Can you share it other then *share* name site ?

Thanks

----------


## chandanw

Thankssss...

----------


## emintugluoglu

Link is dead.
Could anyone re-load please.

----------


## rsmyegpet

Dear Members,
Thanks for information in this thread.
The link is not valid any more. can the link be again loaded, please?
It is useful for prqactising engineers like me.
Thanks & regards,
rsmyegpet.

----------


## nnaveen

Please reload this again dear

----------


## rsmyegpet

Dear amacathot06,
By the time I opened the link, it is already dead.May I request for reload of the IBR in new link.
Thanks & regards,
rsmyegpet.

----------


## Nabilia

Indian Boiler Regulations Akalank's 11th Ed. 2010.pdf	21.124 MB
**[link Point to another website Only the registered members can access]
*link*




<![CDATA[[Only Registered And Activated Users Can See Links]

----------


## rsmyegpet

Dear Nabilia,
Thanks for the link.
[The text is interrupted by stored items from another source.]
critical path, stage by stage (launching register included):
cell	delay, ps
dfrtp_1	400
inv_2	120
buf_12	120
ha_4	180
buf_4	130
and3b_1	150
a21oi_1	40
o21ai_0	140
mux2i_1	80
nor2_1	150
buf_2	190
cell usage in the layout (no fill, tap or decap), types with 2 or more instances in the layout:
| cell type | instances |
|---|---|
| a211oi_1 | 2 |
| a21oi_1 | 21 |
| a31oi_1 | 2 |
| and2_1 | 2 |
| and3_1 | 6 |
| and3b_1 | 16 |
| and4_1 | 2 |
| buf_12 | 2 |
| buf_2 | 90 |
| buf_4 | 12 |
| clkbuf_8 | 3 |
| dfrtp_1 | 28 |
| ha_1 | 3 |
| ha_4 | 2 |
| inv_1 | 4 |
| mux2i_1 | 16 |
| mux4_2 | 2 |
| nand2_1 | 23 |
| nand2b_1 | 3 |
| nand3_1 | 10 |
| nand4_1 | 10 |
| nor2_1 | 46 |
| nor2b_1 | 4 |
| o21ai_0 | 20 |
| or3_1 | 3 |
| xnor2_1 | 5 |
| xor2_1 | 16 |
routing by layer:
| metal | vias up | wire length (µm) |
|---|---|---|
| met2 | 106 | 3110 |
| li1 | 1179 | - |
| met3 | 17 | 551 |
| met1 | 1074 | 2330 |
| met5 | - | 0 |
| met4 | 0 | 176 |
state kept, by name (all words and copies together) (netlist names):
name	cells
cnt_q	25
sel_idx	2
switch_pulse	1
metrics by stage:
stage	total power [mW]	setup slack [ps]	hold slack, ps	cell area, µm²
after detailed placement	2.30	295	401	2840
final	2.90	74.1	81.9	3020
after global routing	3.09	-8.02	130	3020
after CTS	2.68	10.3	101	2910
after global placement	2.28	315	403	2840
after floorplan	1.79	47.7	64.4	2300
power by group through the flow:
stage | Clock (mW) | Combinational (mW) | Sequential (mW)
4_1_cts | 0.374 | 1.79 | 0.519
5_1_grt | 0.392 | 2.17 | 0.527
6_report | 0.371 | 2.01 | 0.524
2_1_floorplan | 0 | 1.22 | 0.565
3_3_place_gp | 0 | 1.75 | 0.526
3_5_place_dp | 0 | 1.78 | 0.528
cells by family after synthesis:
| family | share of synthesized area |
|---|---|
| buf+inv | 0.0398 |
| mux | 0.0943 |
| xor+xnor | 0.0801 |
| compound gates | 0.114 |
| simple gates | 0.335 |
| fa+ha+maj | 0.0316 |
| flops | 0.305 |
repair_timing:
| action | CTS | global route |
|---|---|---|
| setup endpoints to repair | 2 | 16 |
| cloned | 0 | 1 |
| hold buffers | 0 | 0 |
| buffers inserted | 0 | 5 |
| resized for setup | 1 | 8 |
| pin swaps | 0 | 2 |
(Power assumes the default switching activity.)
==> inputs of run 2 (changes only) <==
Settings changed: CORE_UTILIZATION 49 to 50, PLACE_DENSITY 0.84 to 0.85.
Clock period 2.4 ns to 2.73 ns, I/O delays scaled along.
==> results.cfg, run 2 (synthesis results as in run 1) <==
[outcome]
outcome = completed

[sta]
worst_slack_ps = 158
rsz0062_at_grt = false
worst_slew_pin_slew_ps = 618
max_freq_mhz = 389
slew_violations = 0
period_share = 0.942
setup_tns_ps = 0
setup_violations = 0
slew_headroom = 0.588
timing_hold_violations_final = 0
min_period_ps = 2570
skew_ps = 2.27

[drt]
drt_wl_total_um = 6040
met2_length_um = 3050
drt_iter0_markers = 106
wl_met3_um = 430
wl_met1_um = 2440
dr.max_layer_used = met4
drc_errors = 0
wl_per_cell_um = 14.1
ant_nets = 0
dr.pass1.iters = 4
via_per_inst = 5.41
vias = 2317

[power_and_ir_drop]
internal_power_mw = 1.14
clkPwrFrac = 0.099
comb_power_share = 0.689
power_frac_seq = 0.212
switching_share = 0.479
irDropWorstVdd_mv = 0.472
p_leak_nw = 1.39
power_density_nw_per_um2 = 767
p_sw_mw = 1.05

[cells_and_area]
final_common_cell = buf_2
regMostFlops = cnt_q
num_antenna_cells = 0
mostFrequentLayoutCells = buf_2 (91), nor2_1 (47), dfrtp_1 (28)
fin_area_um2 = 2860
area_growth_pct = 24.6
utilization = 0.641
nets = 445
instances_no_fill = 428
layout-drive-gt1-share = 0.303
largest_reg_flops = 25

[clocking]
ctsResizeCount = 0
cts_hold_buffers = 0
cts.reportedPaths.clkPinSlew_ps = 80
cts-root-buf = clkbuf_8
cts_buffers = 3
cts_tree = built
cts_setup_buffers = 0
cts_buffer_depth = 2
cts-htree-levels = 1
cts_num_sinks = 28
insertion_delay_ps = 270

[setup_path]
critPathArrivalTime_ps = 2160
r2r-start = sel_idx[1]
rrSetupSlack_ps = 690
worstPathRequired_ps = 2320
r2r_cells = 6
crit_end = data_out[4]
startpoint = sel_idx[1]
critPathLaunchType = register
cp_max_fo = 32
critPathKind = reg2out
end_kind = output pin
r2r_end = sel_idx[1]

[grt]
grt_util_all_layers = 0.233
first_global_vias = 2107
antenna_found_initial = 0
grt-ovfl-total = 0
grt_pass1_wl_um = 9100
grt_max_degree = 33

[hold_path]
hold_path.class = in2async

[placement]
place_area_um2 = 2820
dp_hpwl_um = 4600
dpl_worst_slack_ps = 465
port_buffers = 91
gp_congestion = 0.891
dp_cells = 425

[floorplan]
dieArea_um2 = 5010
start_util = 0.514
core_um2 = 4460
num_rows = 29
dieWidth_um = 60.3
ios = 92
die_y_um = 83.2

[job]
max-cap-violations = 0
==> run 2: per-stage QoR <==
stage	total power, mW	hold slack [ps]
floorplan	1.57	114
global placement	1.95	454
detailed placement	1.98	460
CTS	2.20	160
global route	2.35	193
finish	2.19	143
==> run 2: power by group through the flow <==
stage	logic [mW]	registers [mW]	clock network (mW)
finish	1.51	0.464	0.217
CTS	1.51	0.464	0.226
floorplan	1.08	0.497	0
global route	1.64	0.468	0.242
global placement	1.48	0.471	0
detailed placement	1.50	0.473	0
File: src/rtl/count_seq_monitor.sv
// Sequence checker for a free-running up/down counter bus.
// Define COUNT_SEQ_MONITOR_RESYNC_EN to tolerate observed counter resets while locked.
module count_seq_monitor #(
  parameter int unsigned WIDTH = 5,
  parameter bit DOWN = 1'b1,
  parameter logic [WIDTH-1:0] RESET_VAL = {WIDTH{1'b1}},
  parameter int unsigned CNT_W = 8
) (
  input  logic             clk,
  input  logic             reset_n,
  input  logic             sample_en,
  input  logic [WIDTH-1:0] count_in,
  input  logic             clear,
  output logic             locked,
  output logic             seq_error,
  output logic             wrap_pulse,
  output logic [CNT_W-1:0] err_count,
  output logic [CNT_W-1:0] wrap_count,
  output logic [WIDTH-1:0] last_value
);

  typedef enum logic [1:0] {
    IDLE   = 2'd0,
    SYNC   = 2'd1,
    LOCKED = 2'd2
  } state_t;

`ifdef COUNT_SEQ_MONITOR_RESYNC_EN
  localparam bit RESYNC = 1'b1;
`else
  localparam bit RESYNC = 1'b0;
`endif

  localparam logic [WIDTH-1:0] MAXV = '1;
  localparam logic [WIDTH-1:0] ONE = WIDTH'(1);
  localparam logic [CNT_W-1:0] CMAX = '1;
  localparam logic [CNT_W-1:0] CONE = CNT_W'(1);

  state_t state_q, state_d;

  logic [WIDTH-1:0] exp_val;
  logic             match;
  logic             crossing;
  logic             resync_hit;

  logic [WIDTH-1:0] last_d;
  logic [CNT_W-1:0] err_d;
  logic [CNT_W-1:0] wrap_d;
  logic             seq_d;
  logic             wrp_d;

  assign exp_val = DOWN ? (last_value - ONE) : (last_value + ONE);
  assign match = (count_in == exp_val);

  assign crossing = DOWN
    ? (last_value == '0 && count_in == MAXV)
    : (last_value == MAXV && count_in == '0);

  // A jump to the counter's reset value is its own reset, not a fault.
  assign resync_hit = RESYNC && (count_in == RESET_VAL) && !match;

  assign locked = (state_q == LOCKED);

  always_comb begin
    state_d = state_q;
    last_d  = last_value;
    err_d   = err_count;
    wrap_d  = wrap_count;
    seq_d   = 1'b0;
    wrp_d   = 1'b0;
    if (clear) begin
      state_d = IDLE;
      err_d   = '0;
      wrap_d  = '0;
    end else if (sample_en) begin
      last_d = count_in;
      unique case (state_q)
        IDLE: state_d = SYNC;
        SYNC: begin
          if (match) state_d = LOCKED;
        end
        LOCKED: begin
          unique case (1'b1)
            match: begin
              if (crossing) begin
                wrp_d = 1'b1;
                if (wrap_count != CMAX) wrap_d = wrap_count + CONE;
              end
            end
            resync_hit: begin
              state_d = LOCKED;
            end
            default: begin
              seq_d   = 1'b1;
              state_d = SYNC;
              if (err_count != CMAX) err_d = err_count + CONE;
            end
          endcase
        end
        default: state_d = IDLE;
      endcase
    end
  end

  always_ff @(posedge clk or negedge reset_n) begin
    if (!reset_n) begin
      state_q    <= IDLE;
      last_value <= '0;
      err_count  <= '0;
      wrap_count <= '0;
      seq_error  <= 1'b0;
      wrap_pulse <= 1'b0;
    end else begin
      state_q    <= state_d;
      last_value <= last_d;
      err_count  <= err_d;
      wrap_count <= wrap_d;
      seq_error  <= seq_d;
      wrap_pulse <= wrp_d;
    end
  end

endmodule

File: config.mk
export PLATFORM = sky130hd
export DESIGN_NAME = count_seq_monitor
export DESIGN_NICKNAME = d
export VERILOG_FILES = /design/src/rtl/count_seq_monitor.sv
export SDC_FILE = /design/constraint.sdc
export NUM_CORES = 1
export LEC_CHECK = 0
export BUFFER_PORTS_ARGS = -buffer_cell sky130_fd_sc_hd__buf_4
export CORE_ASPECT_RATIO = 2
export CORE_MARGIN = 3
export CORE_UTILIZATION = 50
export DETAILED_ROUTE_END_ITERATION = 7
export PLACE_DENSITY_LB_ADDON = 0.08
export SYNTH_ARGS = -nofsm -noshare
export SYNTH_HDL_FRONTEND = slang
export SYNTH_SLANG_ARGS = --single-unit
File: constraint.sdc
create_clock -name clk -period 6.09 [get_ports clk]
set_clock_uncertainty 0.1 [all_clocks]
set_input_delay 0.609 -clock clk [delete_from_list [all_inputs] [get_ports clk]]
set_output_delay 0.609 -clock clk [all_outputs]
set_load 0.1 [all_outputs]
==> results of run 1 <==
worst min path at each step:
stage	start	to
2_1_floorplan	reset_n	err_count[0]
3_3_place_gp	reset_n	seq_error
5_1_grt	reset_n	wrap_count[6]
6_report	reset_n	wrap_pulse
3_5_place_dp	reset_n	wrap_count[6]
4_1_cts	reset_n	wrap_count[6]
flip-flops by register name, summed over array words and instances (netlist names):
signal and cells:
err_count 8, last_value 5, seq_error 1, state_q 2
wrap_count 8, wrap_pulse 1
per-layer routing:
metal  track usage, %  vias up
li1                 -      579
met1             20.5      585
met2             39.8       24
met3             2.22        7
met4             8.76        0
met5                0        -
power by group through the flow:
stage / Combinational [mW] / Sequential [mW] / Clock (mW)
finish: 0.0992 / 0.179 / 0.0983
global route: 0.105 / 0.180 / 0.107
floorplan: 0.0415 / 0.216 / 0
CTS: 0.100 / 0.179 / 0.101
global placement: 0.0974 / 0.182 / 0
detailed placement: 0.100 / 0.182 / 0
cells in the mapped netlist (all sizes together) (2+ instances only):
| library cell | number | area [um2] |
|---|---|---|
| nor2 | 12 | 45.0 |
| a21oi | 12 | 60.1 |
| nand3 | 5 | 37.5 |
| dfrtp | 25 | 626 |
| or3 | 4 | 25.0 |
| o21ai | 7 | 35.0 |
| inv | 5 | 18.8 |
| nand4 | 7 | 43.8 |
| mux2 | 4 | 45.0 |
| or4 | 2 | 15.0 |
| nand2 | 10 | 37.5 |
| nor2b | 6 | 37.5 |
| ha | 3 | 37.5 |
| dlygate4sd1 | 2 | 17.5 |
| nor4 | 2 | 27.5 |
| and4b | 2 | 20.0 |
| xnor2 | 10 | 87.6 |
| mux2i | 2 | 20.0 |
| nor3 | 5 | 30.0 |
through the flow:
step | utilization, % | cells | power, mW | hold slack (ns)
3_5_place_dp | 63.5 | 199 | 0.282 | 0.433
5_1_grt | 65.3 | 203 | 0.393 | 0.139
4_1_cts | 65.3 | 203 | 0.380 | 0.138
6_report | 65.3 | 203 | 0.376 | 0.127
2_1_floorplan | - | 142 | 0.257 | 0.213
3_3_place_gp | 63.5 | 199 | 0.279 | 0.426
cell type report:
cell class,instances,area share (%)
flip-flops and latches,25,36.8
well taps,28,2.06
clock buffers,3,2.43
inverters,5,1.10
repair buffers,32,14.1
clock inverters,1,0.295
multi-input cells,109,43.2
critical path, cell delays in order, from the launching register on:
cell,delay [ns]
dfrtp_1,0.45
inv_1,0.08
ha_1,0.31
xnor2_1,0.17
nor4_4,0.51
nand3_4,0.20
or4_1,0.43
a21oi_1,0.16
kinds of logic after synthesis:
family          synth area share, %
mux                            4.65
flops                          44.7
simple gates                   27.0
fa+ha+maj                      2.68
buf+inv                        2.95
xor+xnor                       6.88
compound gates                 11.2
--- config.mk ---
export PLATFORM = sky130hd
export DESIGN_NAME = xbar_id_tracker_flat
export DESIGN_NICKNAME = d
export VERILOG_FILES = /design/src/rtl/xbar_id_tracker_if.sv /design/src/rtl/xbar_id_tracker.sv /design/src/flat_wrapper.sv
export SDC_FILE = /design/constraint.sdc
export NUM_CORES = 1
export LEC_CHECK = 0
export BUFFER_PORTS_ARGS = -buffer_cell sky130_fd_sc_hd__buf_4
export CAP_MARGIN = 0
export CORE_MARGIN = 2
export CORE_UTILIZATION = 50
export DETAILED_ROUTE_END_ITERATION = 16
export PLACE_DENSITY_LB_ADDON = 0.2
export SYNTH_ARGS = -nofsm -noshare
export SYNTH_HDL_FRONTEND = slang
export SYNTH_SLANG_ARGS = --single-unit
--- constraint.sdc ---
create_clock -name ACLK -period 4.3 [get_ports ACLK]
set_input_delay 0.215 -clock ACLK [delete_from_list [all_inputs] [get_ports ACLK]]
set_output_delay 0.215 -clock ACLK [all_outputs]
set_load 0.01 [all_outputs]
===== src/rtl/dac_feeder_pkg.sv =====
// rtl/dac_feeder_pkg.sv - shared FSM state type and timing constants for the DAC wave feeder
package dac_feeder_pkg;

    typedef enum logic [2:0] {
        ST_IDLE,
        ST_WAIT,
        ST_BURST,
        ST_SETTLE,
        ST_DRAIN
    } feeder_state_e;

    localparam int SETTLE_CYCLES = 3;
    localparam int PIPE_DEPTH    = 2;

endpackage


===== src/rtl/wave_addr_gen.sv =====
// rtl/wave_addr_gen.sv - waveform address generator with pass wrap and last-sample detection
module wave_addr_gen #(
    parameter int ADDR_W = 10
) (
    input  logic              clk,
    input  logic              rst,
    input  logic              load,
    input  logic              step,
    input  logic [ADDR_W-1:0] base_in,
    input  logic [ADDR_W-1:0] length_in,
    input  logic [7:0]        loop_in,
    output logic [ADDR_W-1:0] addr,
    output logic              pass_end,
    output logic              last
);

    logic [ADDR_W-1:0] base_q, base_d;
    logic [ADDR_W-1:0] len_q, len_d;
    logic [ADDR_W-1:0] idx_q, idx_d;
    logic [7:0]        passes_q, passes_d;
    logic              inf_q, inf_d;

    assign addr     = base_q + idx_q;
    assign pass_end = (idx_q == len_q - ADDR_W'(1));
    assign last     = pass_end && !inf_q && (passes_q == 8'd1);

    // Load a new waveform on start; advance the index per read, wrapping at the end of each pass.
    always_comb begin
        base_d   = base_q;
        len_d    = len_q;
        idx_d    = idx_q;
        passes_d = passes_q;
        inf_d    = inf_q;
        if (load) begin
            base_d   = base_in;
            len_d    = length_in;
            idx_d    = '0;
            passes_d = loop_in;
            inf_d    = (loop_in == 8'd0);
        end else if (step) begin
            if (pass_end) begin
                idx_d = '0;
                if (!inf_q) begin
                    passes_d = passes_q - 8'd1;
                end
            end else begin
                idx_d = idx_q + ADDR_W'(1);
            end
        end
    end

    // State registers.
    always_ff @(posedge clk) begin
        if (rst) begin
            base_q   <= '0;
            len_q    <= '0;
            idx_q    <= '0;
            passes_q <= '0;
            inf_q    <= 1'b0;
        end else begin
            base_q   <= base_d;
            len_q    <= len_d;
            idx_q    <= idx_d;
            passes_q <= passes_d;
            inf_q    <= inf_d;
        end
    end

endmodule
===== src/rtl/mem_access_pkg.sv =====
// Shared memory-op codes, FSM state encoding and lane helpers for the memory-access stage.
package mem_access_pkg;

    typedef enum logic [3:0] {
        MemOpNone = 4'd0,
        MemOpLdB  = 4'd1,
        MemOpLdH  = 4'd2,
        MemOpLdW  = 4'd3,
        MemOpLdBu = 4'd4,
        MemOpLdHu = 4'd5,
        MemOpStB  = 4'd6,
        MemOpStH  = 4'd7,
        MemOpStW  = 4'd8,
        MemOpLlW  = 4'd9,
        MemOpScW  = 4'd10
    } mem_op_e;

    typedef enum logic [1:0] {
        StIdle  = 2'd0,
        StWait  = 2'd1,
        StResp  = 2'd2,
        StDrain = 2'd3
    } state_e;

    function automatic logic is_mem_op(input logic [3:0] op);
        return (op >= MemOpLdB) && (op <= MemOpScW);
    endfunction

    function automatic logic is_load_op(input logic [3:0] op);
        return ((op >= MemOpLdB) && (op <= MemOpLdHu)) || (op == MemOpLlW);
    endfunction

    function automatic logic is_store_op(input logic [3:0] op);
        return ((op >= MemOpStB) && (op <= MemOpStW)) || (op == MemOpScW);
    endfunction

    function automatic logic is_misaligned(input logic [3:0] op, input logic [1:0] lo);
        case (op)
            MemOpLdH, MemOpLdHu, MemOpStH:           return lo[0];
            MemOpLdW, MemOpStW, MemOpLlW, MemOpScW:  return |lo;
            default:                                 return 1'b0;
        endcase
    endfunction

    function automatic logic [3:0] store_be(input logic [3:0] op, input logic [1:0] lo);
        case (op)
            MemOpStB: return 4'b0001 << lo;
            MemOpStH: return lo[1] ? 4'b1100 : 4'b0011;
            default:  return 4'b1111;
        endcase
    endfunction

    function automatic logic [31:0] store_wdata(input logic [3:0] op, input logic [31:0] data);
        case (op)
            MemOpStB: return {4{data[7:0]}};
            MemOpStH: return {2{data[15:0]}};
            default:  return data;
        endcase
    endfunction

endpackage


===== src/rtl/mem_access_load_align.sv =====
// Selects the addressed byte/half of a read word and sign- or zero-extends it.
module mem_load_align
    import mem_access_pkg::*;
(
    input  logic [31:0] rdata,
    input  logic [1:0]  addr_lo,
    input  logic [3:0]  op,
    output logic [31:0] load_data
);

    logic [7:0]  lane_b;
    logic [15:0] lane_h;

    always_comb begin
        unique case (addr_lo)
            2'd0: lane_b = rdata[7:0];
            2'd1: lane_b = rdata[15:8];
            2'd2: lane_b = rdata[23:16];
            2'd3: lane_b = rdata[31:24];
        endcase
        lane_h = addr_lo[1] ? rdata[31:16] : rdata[15:0];

        case (op)
            MemOpLdB:  load_data = {{24{lane_b[7]}}, lane_b};
            MemOpLdBu: load_data = {24'd0, lane_b};
            MemOpLdH:  load_data = {{16{lane_h[15]}}, lane_h};
            MemOpLdHu: load_data = {16'd0, lane_h};
            default:   load_data = rdata;
        endcase
    end

endmodule


===== src/rtl/mem_access.sv =====
// Memory-access stage: issues data-memory requests over req/ack, aligns loads, stalls the
// pipeline while an access is outstanding and drains requests killed by a flush.
module mem_access
    import mem_access_pkg::*;
#(
    parameter int unsigned OP_W   = 4,
    parameter int unsigned ADDR_W = 32
) (
    input  logic              clk,
    input  logic              rst,
    input  logic [4:0]        ex_wd,
    input  logic              ex_wreg,
    input  logic [31:0]       ex_wdata,
    input  logic [OP_W-1:0]   ex_mem_op,
    input  logic [ADDR_W-1:0] ex_mem_addr,
    input  logic [31:0]       ex_store_data,
    input  logic [31:0]       ex_inst_pc,
    input  logic [31:0]       ex_instr,
    input  logic              ex_inst_valid,
    input  logic              llbit_cur,
    input  logic              flush,
    output logic              dmem_req,
    output logic              dmem_we,
    output logic [3:0]        dmem_be,
    output logic [ADDR_W-1:0] dmem_addr,
    output logic [31:0]       dmem_wdata,
    input  logic              dmem_ack,
    input  logic [31:0]       dmem_rdata,
    output logic [4:0]        mem_wd,
    output logic              mem_wreg,
    output logic [31:0]       mem_wdata,
    output logic [31:0]       mem_inst_pc,
    output logic [31:0]       mem_instr,
    output logic              mem_inst_valid,
    output logic              mem_LLbit_we,
    output logic              mem_LLbit_value,
    output logic              excp_ale,
    output logic              stallreq
);

    state_e            state_q, state_d;
    logic              req_q, req_d;
    logic              we_q, we_d;
    logic [3:0]        be_q, be_d;
    logic [ADDR_W-1:0] addr_q, addr_d;
    logic [31:0]       wdata_q, wdata_d;
    logic [31:0]       rdata_q, rdata_d;
    logic [3:0]        op_q, op_d;
    logic [1:0]        lo_q, lo_d;

    logic [3:0]  op;
    logic [1:0]  lo;
    logic [31:0] load_data;
    logic        bubble;

    assign op = ex_mem_op[3:0];
    assign lo = ex_mem_addr[1:0];

    mem_load_align u_load_align (
        .rdata     (rdata_q),
        .addr_lo   (lo_q),
        .op        (op_q),
        .load_data (load_data)
    );

    always_comb begin
        state_d = state_q;
        req_d   = req_q;
        we_d    = we_q;
        be_d    = be_q;
        addr_d  = addr_q;
        wdata_d = wdata_q;
        rdata_d = rdata_q;
        op_d    = op_q;
        lo_d    = lo_q;

        mem_wd          = ex_wd;
        mem_wreg        = ex_wreg;
        mem_wdata       = ex_wdata;
        mem_LLbit_we    = 1'b0;
        mem_LLbit_value = 1'b0;
        excp_ale        = 1'b0;
        stallreq        = 1'b0;
        bubble          = 1'b0;

        unique case (state_q)
            StIdle: begin
                if (is_mem_op(op) && !flush) begin
                    if (is_misaligned(op, lo)) begin
                        excp_ale  = 1'b1;
                        mem_wreg  = 1'b0;
                        mem_wdata = '0;
                    end else if (op == MemOpScW && !llbit_cur) begin
                        mem_wdata    = '0;
                        mem_LLbit_we = 1'b1;
                    end else begin
                        stallreq = 1'b1;
                        bubble   = 1'b1;
                        req_d    = 1'b1;
                        we_d     = is_store_op(op);
                        be_d     = store_be(op, lo);
                        addr_d   = {ex_mem_addr[ADDR_W-1:2], 2'b00};
                        wdata_d  = store_wdata(op, ex_store_data);
                        op_d     = op;
                        lo_d     = lo;
                        state_d  = StWait;
                    end
                end
            end
            StWait: begin
                stallreq = 1'b1;
                bubble   = 1'b1;
                if (dmem_ack) begin
                    req_d   = 1'b0;
                    rdata_d = dmem_rdata;
                    state_d = flush ? StIdle : StResp;
                end else if (flush) begin
                    state_d = StDrain;
                end
            end
            StResp: begin
                state_d = StIdle;
                if (is_load_op(op_q)) begin
                    mem_wdata = load_data;
                    if (op_q == MemOpLlW) begin
                        mem_LLbit_we    = 1'b1;
                        mem_LLbit_value = 1'b1;
                    end
                end else if (op_q == MemOpScW) begin
                    mem_wdata    = 32'd1;
                    mem_LLbit_we = 1'b1;
                end else begin
                    mem_wreg  = 1'b0;
                    mem_wdata = '0;
                end
            end
            StDrain: begin
                // The bus cannot cancel a request, so wait it out before issuing anew.
                stallreq = 1'b1;
                bubble   = 1'b1;
                if (dmem_ack) begin
                    req_d   = 1'b0;
                    state_d = StIdle;
                end
            end
            default: state_d = StIdle;
        endcase

        if (bubble || flush || rst) begin
            mem_wd          = '0;
            mem_wreg        = 1'b0;
            mem_wdata       = '0;
            mem_LLbit_we    = 1'b0;
            mem_LLbit_value = 1'b0;
            excp_ale        = 1'b0;
        end
        if (rst) begin
            stallreq = 1'b0;
        end
    end

    always_ff @(posedge clk or posedge rst) begin
        if (rst) begin
            state_q <= StIdle;
            req_q   <= 1'b0;
            we_q    <= 1'b0;
            be_q    <= '0;
            addr_q  <= '0;
            wdata_q <= '0;
            rdata_q <= '0;
            op_q    <= '0;
            lo_q    <= '0;
        end else begin
            state_q <= state_d;
            req_q   <= req_d;
            we_q    <= we_d;
            be_q    <= be_d;
            addr_q  <= addr_d;
            wdata_q <= wdata_d;
            rdata_q <= rdata_d;
            op_q    <= op_d;
            lo_q    <= lo_d;
        end
    end

    assign dmem_req   = req_q;
    assign dmem_we    = we_q;
    assign dmem_be    = be_q;
    assign dmem_addr  = addr_q;
    assign dmem_wdata = wdata_q;

    assign mem_inst_pc    = ex_inst_pc;
    assign mem_instr      = ex_instr;
    assign mem_inst_valid = ex_inst_valid;

endmodule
It is of great help indeed.
Regards to you & all other members for keeping this forum active and useful.
rsmyegpet

----------


## mbc.engg

Thanks Nabilia for the link.

----------


## emintugluoglu

Thanks my friend, appreciated.

See More: Indian Boiler Regulation-2010

----------


## lucksravi

Thanks for the link

----------


## nnaveen

Nabilia Thanks for the link, pls Continue the good work.... :-)

----------


## Mgr

Any pls upload the Indian boiler regulation 2010 both the links are dead.
Mr.Nabilia pls upload again its useful for preparing proficiency examination.
Thanks in advance

----------


## Mgr

Any pls upload the Indian boiler regulation 2010 both the links are dead.
Mr.Nabilia pls upload again its useful for preparing proficiency examination.
Thanks in advance

----------


## purav

all the links are dead pls provide other links.
Thank you,

----------


## rsmyegpet

Dear Nabilia,
Can you please load the same on 4shared .com or on mediafire and help us download. I find ifile.it is very very difficult to download the file.
Thanks & Regards,
rsmyegpet

----------


## KOUSTAV

The link is dead. Not found the docs. Can anybody give me the IBR pdf. Or you can directly send in my mail id     ghosh.koustav@rocketmail.com

----------


## KARTHIK R S

Dear Members,
Thanks for information in this thread.
The link is not valid any more. can the link be again loaded, please?
It is useful for prqactising engineers like me.
Thanks & regards,
KARTHIK R S

----------


## purav

Here you can get IBR-2010

**[link Point to another website Only the registered members can access]
*link*




<![CDATA[[Only Registered And Activated Users Can See Links]

Enjoy!!!

----------


## rsmyegpet

Dear Friends,
IBR download could not be done as filecloud is not any more free download site.
In fact no download site is at present free for download and so posting documents for members download has become all the most difficult.
It is suggested to have a separate server for 3 days storage and auto delete facility to enable more postings possible.
Even the 4shared.com website has become now premium download site.
Practically there is website that can be used for upload and free download.
I THANK all the members for sharing very very useul information in this forum all these years.
Regards,
rsmyegpet

----------


## nabucodonosan

Thanks dot the new link filecloud!

----------


## Thundergolum

thanks purav

See More: Indian Boiler Regulation-2010

----------


## explosion

All dead, is there anybody able to upload again ? Thanks in advance,
explosion

----------


## Marty Thompson

It was a book from 2010 only, here is what I have

Akalank's Indian Boiler Regulation-2010 (LATEST)
**[link Point to another website Only the registered members can access]
*link*




<![CDATA[[Only Registered And Activated Users Can See Links]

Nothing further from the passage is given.